Extract exactly and only the lines of the data below, starting at the line with "Total power |" and stopping after the final line.

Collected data
☆ ☆ ☆

### src/rtl/qar_can_pkg.sv
// Shared definitions for the QAR-Core CAN transmit and receive paths:
// FSM states, CRC-15 polynomial and CAN 2.0A field sizes.
package qar_can_pkg;

  typedef enum logic [3:0] {
    ST_IDLE,
    ST_ARB,
    ST_CTRL,
    ST_DATA,
    ST_CRC,
    ST_CRC_DEL,
    ST_ACK,
    ST_ACK_DEL,
    ST_EOF,
    ST_IFS
  } can_state_e;

  localparam int ID_W      = 11;
  localparam int DLC_W     = 4;
  localparam int CRC_W     = 15;
  localparam int EOF_LEN   = 7;
  localparam int IFS_LEN   = 3;
  localparam int STUFF_RUN = 5;

  localparam logic [CRC_W-1:0] CAN_CRC_POLY = 15'h4599;

endpackage
## config.mk

```make
export PLATFORM = sky130hd
export DESIGN_NAME = irq_ctrl_flat
export DESIGN_NICKNAME = d
export VERILOG_FILES = /design/src/rtl/irq_pkg.sv /design/src/rtl/irq_ctrl_if.sv /design/src/rtl/irq_sync.sv /design/src/rtl/irq_ctrl.sv /design/src/flat_wrapper.sv
export SDC_FILE = /design/constraint.sdc
export NUM_CORES = 1
export LEC_CHECK = 0
export BUFFER_PORTS_ARGS = -buffer_cell sky130_fd_sc_hd__buf_2
export CAP_MARGIN = 20
export CORE_MARGIN = 4
export CORE_UTILIZATION = 45
export CTS_CLUSTER_DIAMETER = 80
export DETAILED_ROUTE_END_ITERATION = 10
export PLACE_DENSITY = 0.73
export SLEW_MARGIN = 20
export SYNTH_ARGS = -nofsm -noshare
export SYNTH_HDL_FRONTEND = slang
export SYNTH_HIERARCHICAL = 1
export SYNTH_SLANG_ARGS = --single-unit
```

## constraint.sdc

```tcl
create_clock -name CLK -period 4.69 [get_ports CLK]
set_clock_uncertainty 0.1 [all_clocks]
set_input_delay 0.938 -clock CLK [delete_from_list [all_inputs] [get_ports CLK]]
set_output_delay 0.938 -clock CLK [all_outputs]
set_load 0.005 [all_outputs]
```
`config.mk`:
```
export PLATFORM = sky130hd
export DESIGN_NAME = button_conditioner
export DESIGN_NICKNAME = d
export VERILOG_FILES = /design/src/rtl/button_conditioner.sv
export SDC_FILE = /design/constraint.sdc
export NUM_CORES = 1
export LEC_CHECK = 0
export ABC_AREA = 1
export BUFFER_PORTS_ARGS = -buffer_cell sky130_fd_sc_hd__buf_4
export CORE_MARGIN = 2
export CORE_UTILIZATION = 45
export DETAILED_ROUTE_END_ITERATION = 16
export PLACE_DENSITY_LB_ADDON = 0.1
export SLEW_MARGIN = 10
export SYNTH_ARGS = -nofsm -noshare
export SYNTH_HDL_FRONTEND = slang
export SYNTH_SLANG_ARGS = --single-unit
```
`constraint.sdc`:
```
create_clock -name fast_clock -period 3.27 [get_ports fast_clock]
set_input_delay 0.4905 -clock fast_clock [delete_from_list [all_inputs] [get_ports fast_clock]]
set_output_delay 0.4905 -clock fast_clock [all_outputs]
set_load 0.02 [all_outputs]
```
`src/rtl/button_conditioner.sv`:
```
// button_conditioner: debounces active-low keys into clean levels and one-cycle press/release pulses.
// Optional macro BUTTON_AUTOREPEAT_EN adds periodic press_pulse re-firing while a key is held.
module button_conditioner #(
    parameter int BUTTON_COUNT  = 4,
    parameter int COUNTER_WIDTH = 20,
    parameter int STABLE_COUNT  = 500000,
    parameter int REPEAT_COUNT  = 5000000
) (
    input  logic                    fast_clock,
    input  logic                    reset,
    input  logic [BUTTON_COUNT-1:0] raw_buttons,
    output logic [BUTTON_COUNT-1:0] level,
    output logic [BUTTON_COUNT-1:0] press_pulse,
    output logic [BUTTON_COUNT-1:0] release_pulse,
    output logic [BUTTON_COUNT-1:0] busy
);
    typedef enum logic [1:0] {RELEASED, WAIT_PRESS, PRESSED, WAIT_RELEASE} state_t;
    localparam logic [COUNTER_WIDTH-1:0] STABLE = COUNTER_WIDTH'(STABLE_COUNT);
    localparam logic [COUNTER_WIDTH-1:0] ONE = COUNTER_WIDTH'(1);
    logic [BUTTON_COUNT-1:0] sync1, sync2;
    // two-flop synchronizer; flops rest at the released (high) key level
    always_ff @(posedge fast_clock or posedge reset) begin
        if (reset) begin
            sync1 <= '1;
            sync2 <= '1;
        end else begin
            sync1 <= raw_buttons;
            sync2 <= sync1;
        end
    end
    genvar i;
    for (i = 0; i < BUTTON_COUNT; i++) begin : g_lane
        logic sampled;
        state_t state, state_next;
        logic [COUNTER_WIDTH-1:0] cnt, cnt_next;
        logic press_q, release_q, press_next, release_next;
        logic lane_level, lane_busy;
        assign sampled = ~sync2[i];
`ifdef BUTTON_AUTOREPEAT_EN
        localparam logic [COUNTER_WIDTH+3:0] REPEAT = (COUNTER_WIDTH+4)'(REPEAT_COUNT);
        localparam logic [COUNTER_WIDTH+3:0] RONE = (COUNTER_WIDTH+4)'(1);
        logic [COUNTER_WIDTH+3:0] rep, rep_next;
        logic rep_hit;
        assign rep_hit = (state == PRESSED) && sampled && (rep + RONE == REPEAT);
`endif
        // lane state, stability counter and registered pulses
        always_ff @(posedge fast_clock or posedge reset) begin
            if (reset) begin
                state     <= RELEASED;
                cnt       <= '0;
                press_q   <= 1'b0;
                release_q <= 1'b0;
`ifdef BUTTON_AUTOREPEAT_EN
                rep       <= '0;
`endif
            end else begin
                state     <= state_next;
                cnt       <= cnt_next;
                press_q   <= press_next;
                release_q <= release_next;
`ifdef BUTTON_AUTOREPEAT_EN
                rep       <= rep_next;
`endif
            end
        end
        // next state: a disagreeing level must persist STABLE_COUNT counted cycles to be accepted
        always_comb begin
            state_next   = state;
            cnt_next     = cnt;
            press_next   = 1'b0;
            release_next = 1'b0;
            case (state)
                RELEASED: begin
                    if (sampled) begin
                        state_next = WAIT_PRESS;
                        cnt_next   = ONE;
                    end
                end
                WAIT_PRESS: begin
                    if (!sampled) begin
                        state_next = RELEASED;
                        cnt_next   = '0;
                    end else if (cnt == STABLE) begin
                        state_next = PRESSED;
                        cnt_next   = '0;
                        press_next = 1'b1;
                    end else begin
                        cnt_next = cnt + ONE;
                    end
                end
                PRESSED: begin
                    if (!sampled) begin
                        state_next = WAIT_RELEASE;
                        cnt_next   = ONE;
                    end
                end
                WAIT_RELEASE: begin
                    if (sampled) begin
                        state_next = PRESSED;
                        cnt_next   = '0;
                    end else if (cnt == STABLE) begin
                        state_next   = RELEASED;
                        cnt_next     = '0;
                        release_next = 1'b1;
                    end else begin
                        cnt_next = cnt + ONE;
                    end
                end
                default: begin
                    state_next = RELEASED;
                    cnt_next   = '0;
                end
            endcase
`ifdef BUTTON_AUTOREPEAT_EN
            rep_next   = ((state == PRESSED) && sampled && !rep_hit) ? rep + RONE : '0;
            press_next = press_next | rep_hit;
`endif
        end
        // per-state outputs decoded from the registered state
        always_comb begin
            lane_level = (state == PRESSED) || (state == WAIT_RELEASE);
            lane_busy  = (state == WAIT_PRESS) || (state == WAIT_RELEASE);
        end
        assign level[i]         = lane_level;
        assign busy[i]          = lane_busy;
        assign press_pulse[i]   = press_q;
        assign release_pulse[i] = release_q;
    end
endmodule

```
==> metrics.md <==
| Metric | Value |
|---|---|
| First-pass detailed-route iteration total | `5` |
| Seq/Total Area, Yosys | `43.3%` |
| Ys flop type | `dfrtp_1` |
| Combinational power share | `26.4%` |
| Status | `complete, no violations` |
| Antenna-violating nets left | `0` |
| Count leader, synth | `nand2_1` |
| Critical path endpoint | `g_lane[3].cnt[13]` |
| Synth Area per Inst | `7.67 um2` |
| Cell Rows | `42` |
| Synth Instances | `786` |
| Worst-path maximum fanout | `15` |
| Crit path from | `sync2[3]` |
| R2r endpoint | `g_lane[3].cnt[13]` |
| Starting Density | `45.9%` |
| Filler cells | `1270` |
| Sequential power share | `40.4%` |
| CTS Buf Count | `9` |
| Final-report max-slew violation count | `0` |
| Top post-synthesis cells by count | `199 x nand2_1, 108 x inv_1, 96 x dfrtp_1` |
| WHS | `215 ps` |
| Die Y | `120 um` |
| Kind of critical path | `reg -> reg` |
| Total wire length | `12200 um` |
| Iteration-0 DRC Markers | `298` |
| CTS sink cnt | `104` |
| Non-filler cells, final | `967` |
| R2R depth | `6` |
| Max_cap viols | `0` |
| Unique masters post-synth | `31` |
| Die X | `120 um` |
| Warning count from the yosys run | `0` |
| Htree depth | `3` |
| Post-DP HPWL | `8720 um` |
| Root Buffer | `clkbuf_16` |
| Cts hold-fix bufs | `0` |
| Yosys reg bits | `104` |
| Switch Pwr | `1.27 mW` |
| Synth-to-Final Area Change | `8.72%` |
| CTS tree | `yes` |
| WL per Instance | `12.7 um` |
| Initial antenna violation count | `0` |
| Final setup TNS | `0 ps` |
| Port Buffers | `21` |
| Syn_nets | `800` |
| Clock Power Share | `33.1%` |
| Dominant cells by area after synthesis | `dfrtp_1 40%, nand2_1 12%, inv_1 6.7%, nand3_1 6.2%, nor2_1 3.7%` |
| EDFF count, synth | `0` |
| Max-slew headroom | `56.4%` |
| VDD IR-drop max | `0.000348 V` |
| GPL Wtd Cong | `0.821` |
| CP Launch Type | `flip-flop` |
| Top cell type's share of synthesized area | `39.9%` |
| Remaining Overflow, GRT | `0` |
| Int Pwr | `2.43 mW` |
| Overall Global Routing Usage | `18.6%` |
| Slew @ Worst Pin | `649 ps` |
| Worst Skew | `6.65 ps` |
| Total power | `3.70 mW` |
| Post-synthesis cell area | `6030 um2` |
| CP arrival | `2080 ps` |
| Vias per std cell | `5.09` |
| Largest net degree at the start of global routing | `47` |
| Worst reg-to-reg setup slack | `1460 ps` |
| # nets final | `801` |
| CP required | `3540 ps` |
| I/O pin cnt | `22` |
| Die area | `14300 um2` |
| Final setup fails | `0` |
| Switch share | `34.4%` |
| Core area | `13100 um2` |
| FMAX | `553 MHz` |
| Placed insts | `952` |
| Global-route wire length before repair | `21700 um` |
| Layout cell share with drive strength beyond 1 | `11.5%` |
| Cts repair resizes | `0` |
| RSZ-0062 raised after global routing | `no` |
| Final std cell area, no fill | `6550 um2` |
| Worst R2R Start | `sync2[3]` |
| Fin crit period | `1810 ps` |
| DRC | `0` |
| Clock latency on the worst-skew pair | `350 ps` |
| Setup crit end kind | `flip-flop` |
| Synth area leader | `dfrtp_1` |
| Maximum clock path buffer count | `2` |
| Routed via count | `4922` |
| Period utilisation layout | `55.3%` |
| Vias in the first global route | `4741` |
| Postcts setup bufs | `0` |
| Async SR Flop Fraction | `100%` |
| Hold WC Path Type | `in -> async` |
| Reg clk slew, reported paths | `70 ps` |
| Placed Area | `6220 um2` |
| Static leakage | `2.86 nW` |
| Diodes inserted | `0` |
| Power density cells | `564 nW/um2` |
| Number of hold violations in the final report | `0` |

☆ ☆ ☆

* [Solution to this exercise]
| Total power | `3.70 mW` |
| Post-synthesis cell area | `6030 um2` |
| CP arrival | `2080 ps` |
| Vias per std cell | `5.09` |
| Largest net degree at the start of global routing | `47` |
| Worst reg-to-reg setup slack | `1460 ps` |
| # nets final | `801` |
| CP required | `3540 ps` |
| I/O pin cnt | `22` |
| Die area | `14300 um2` |
| Final setup fails | `0` |
| Switch share | `34.4%` |
| Core area | `13100 um2` |
| FMAX | `553 MHz` |
| Placed insts | `952` |
| Global-route wire length before repair | `21700 um` |
| Layout cell share with drive strength beyond 1 | `11.5%` |
| Cts repair resizes | `0` |
| RSZ-0062 raised after global routing | `no` |
| Final std cell area, no fill | `6550 um2` |
| Worst R2R Start | `sync2[3]` |
| Fin crit period | `1810 ps` |
| DRC | `0` |
| Clock latency on the worst-skew pair | `350 ps` |
| Setup crit end kind | `flip-flop` |
| Synth area leader | `dfrtp_1` |
| Maximum clock path buffer count | `2` |
| Routed via count | `4922` |
| Period utilisation layout | `55.3%` |
| Vias in the first global route | `4741` |
| Postcts setup bufs | `0` |
| Async SR Flop Fraction | `100%` |
| Hold WC Path Type | `in -> async` |
| Reg clk slew, reported paths | `70 ps` |
| Placed Area | `6220 um2` |
| Static leakage | `2.86 nW` |
| Diodes inserted | `0` |
| Power density cells | `564 nW/um2` |
| Number of hold violations in the final report | `0` |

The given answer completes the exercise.